Dimming of Solar Radiation
While high atmospheric levels of particles known as aerosols are known to adversely affect human health, they can also reduce the amount of sunlight reaching the surface of the Earth, a phenomenon known as “solar dimming.” As less solar energy reaches the surface, evaporation rates decrease. Experts point out that in some cases, increasing pollution can reduce water availability. The solar dimming could reduce evaporation so much that it disrupts the water cycle and ultimately reduce rainfall. The Dimming of Solar radiation may affect the vegetation canopy photosynthesis which may influence the net primary production of crop productions.
The solar radiation reaching the Earth’s surface is the primary driver of plant photosynthesis. Photosynthesis increases nonlinearly with incident photosynthetically active radiation (PAR), saturating at light levels that are often exceeded on bright days during the growing season. Even though the diffuse light due to air pollution (aerosols) and cloudiness can enhance photosynthesis particularly in tall and dense vegetation canopies opposite characteristics with a dominance of the total radiation effect have been found for grassland with low canopies as it has little benefits from the enhanced diffuse fraction, while suffering from the loss in the total amount of sunlight for photosynthesis.

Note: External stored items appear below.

File: config.mk
export PLATFORM = sky130hd
export DESIGN_NAME = systolic_feeder
export DESIGN_NICKNAME = d
export VERILOG_FILES = /design/src/rtl/systolic_feeder.sv
export SDC_FILE = /design/constraint.sdc
export NUM_CORES = 1
export LEC_CHECK = 0
export CAP_MARGIN = 20
export CORE_MARGIN = 2
export CORE_UTILIZATION = 50
export CTS_CLUSTER_SIZE = 30
export DETAILED_ROUTE_END_ITERATION = 6
export GPL_TIMING_DRIVEN = 0
export HOLD_SLACK_MARGIN = 0.08
export PLACE_DENSITY = 0.79
export SKIP_LAST_GASP = 1
export SLEW_MARGIN = 20
export SYNTH_ARGS = -nofsm -noshare
export SYNTH_HDL_FRONTEND = slang
export SYNTH_SLANG_ARGS = --single-unit
File: constraint.sdc
create_clock -name clk_i -period 1.9 [get_ports clk_i]
set_clock_uncertainty 0.15 [all_clocks]
set_input_delay 0.19 -clock clk_i [delete_from_list [all_inputs] [get_ports clk_i]]
set_output_delay 0.19 -clock clk_i [all_outputs]
set_load 0.005 [all_outputs]
File: src/rtl/systolic_feeder.sv
// Upstream feeder for the DIM x DIM output-stationary MAC array.
// Skews each accepted k-slice into diagonal edge streams, drives the
// array-wide enable, drains the pipeline and holds results until acked.
module systolic_feeder #(
  parameter int DATA_WIDTH = 8,
  parameter int DIM        = 4,
  parameter int K_WIDTH    = 8
) (
  input  logic                      clk_i,
  input  logic                      rst_n_i,
  input  logic                      start_i,
  input  logic [K_WIDTH-1:0]        k_len_i,
  input  logic                      vec_valid_i,
  output logic                      vec_ready_o,
  input  logic [DIM*DATA_WIDTH-1:0] vec_a_i,
  input  logic [DIM*DATA_WIDTH-1:0] vec_b_i,
  output logic [DIM*DATA_WIDTH-1:0] a_edge_o,
  output logic [DIM*DATA_WIDTH-1:0] b_edge_o,
  output logic                      start_operation_o,
  output logic                      busy_o,
  output logic                      result_valid_o,
  input  logic                      result_ack_i
);

  // Drain length: the last slice needs 2*DIM-1 edges to reach PE(DIM-1,DIM-1)
  localparam int DRAIN_CYCLES = 2 * DIM - 1;
  localparam int DCW          = $clog2(DRAIN_CYCLES + 1);

  typedef enum logic [1:0] {
    IDLE,
    LOAD,
    DRAIN,
    RESULT
  } state_t;

  state_t             state_q, state_d;
  logic [K_WIDTH-1:0] k_len_q;
  logic [K_WIDTH-1:0] k_cnt_q;
  logic [DCW-1:0]     drain_cnt_q;
  logic               accept;

  assign accept      = (state_q == LOAD) && vec_valid_i;
  assign vec_ready_o = (state_q == LOAD);

  // Next-state decode; LOAD ends on the K-th accepted slice, DRAIN after a fixed count
  always_comb begin
    state_d = state_q;
    case (state_q)
      IDLE: begin
        if (start_i) begin
          state_d = (k_len_i == '0) ? DRAIN : LOAD;
        end
      end
      LOAD: begin
        if (accept && (k_cnt_q == k_len_q - K_WIDTH'(1))) begin
          state_d = DRAIN;
        end
      end
      DRAIN: begin
        if (drain_cnt_q == DCW'(DRAIN_CYCLES - 1)) begin
          state_d = RESULT;
        end
      end
      RESULT: begin
        if (result_ack_i) begin
          state_d = IDLE;
        end
      end
      default: state_d = IDLE;
    endcase
  end

  // State, counters and registered status outputs (outputs track the next state)
  always_ff @(posedge clk_i or negedge rst_n_i) begin
    if (!rst_n_i) begin
      state_q           <= IDLE;
      k_len_q           <= '0;
      k_cnt_q           <= '0;
      drain_cnt_q       <= '0;
      start_operation_o <= 1'b0;
      busy_o            <= 1'b0;
      result_valid_o    <= 1'b0;
    end else begin
      state_q           <= state_d;
      start_operation_o <= (state_d != IDLE);
      busy_o            <= (state_d != IDLE);
      result_valid_o    <= (state_d == RESULT);
      if ((state_q == IDLE) && start_i) begin
        k_len_q <= k_len_i;
      end
      if (state_q == IDLE) begin
        k_cnt_q <= '0;
      end else if (accept) begin
        k_cnt_q <= k_cnt_q + K_WIDTH'(1);
      end
      if (state_q != DRAIN) begin
        drain_cnt_q <= '0;
      end else begin
        drain_cnt_q <= drain_cnt_q + DCW'(1);
      end
    end
  end

  // Lane i owns an (i+1)-deep delay line; its last stage is the edge output
  for (genvar i = 0; i < DIM; i++) begin : g_lane
    logic [DATA_WIDTH-1:0] a_q [0:i];
    logic [DATA_WIDTH-1:0] b_q [0:i];
    logic [DATA_WIDTH-1:0] a_in;
    logic [DATA_WIDTH-1:0] b_in;

    assign a_in = accept ? vec_a_i[i*DATA_WIDTH +: DATA_WIDTH] : '0;
    assign b_in = accept ? vec_b_i[i*DATA_WIDTH +: DATA_WIDTH] : '0;

    // Shift every cycle outside IDLE (zeros when nothing is accepted); IDLE clears the line
    always_ff @(posedge clk_i or negedge rst_n_i) begin
      if (!rst_n_i) begin
        for (int s = 0; s <= i; s++) begin
          a_q[s] <= '0;
          b_q[s] <= '0;
        end
      end else if (state_q == IDLE) begin
        for (int s = 0; s <= i; s++) begin
          a_q[s] <= '0;
          b_q[s] <= '0;
        end
      end else begin
        a_q[0] <= a_in;
        b_q[0] <= b_in;
        for (int s = 1; s <= i; s++) begin
          a_q[s] <= a_q[s-1];
          b_q[s] <= b_q[s-1];
        end
      end
    end

    assign a_edge_o[i*DATA_WIDTH +: DATA_WIDTH] = a_q[i];
    assign b_edge_o[i*DATA_WIDTH +: DATA_WIDTH] = b_q[i];
  end

endmodule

Air Pollution and Groundwater
According to the study conducted by Stefania.S. et al 2017, the rainfalls reduce air pollution in the troposphere, since contaminants are captured and dissolved by raindrops or involved in the formation of particulate matter. Consequently, a fraction of rainfalls, enriched in dissolved ions derived from air pollutants, infiltrates through ground surface and migrates through the vadose zone, contributing to groundwater contamination meaning that pollution moves away from air to surface water and, lastly, to groundwater. Atmospheric pollutants deposition impact on terrestrial and aquatic ecosystems as well as on urban areas and croplands. Estimating this impact could help decision-makers in enhancing policy measures aimed at decreasing pollutants emissions from combustion, agriculture and urban wastes.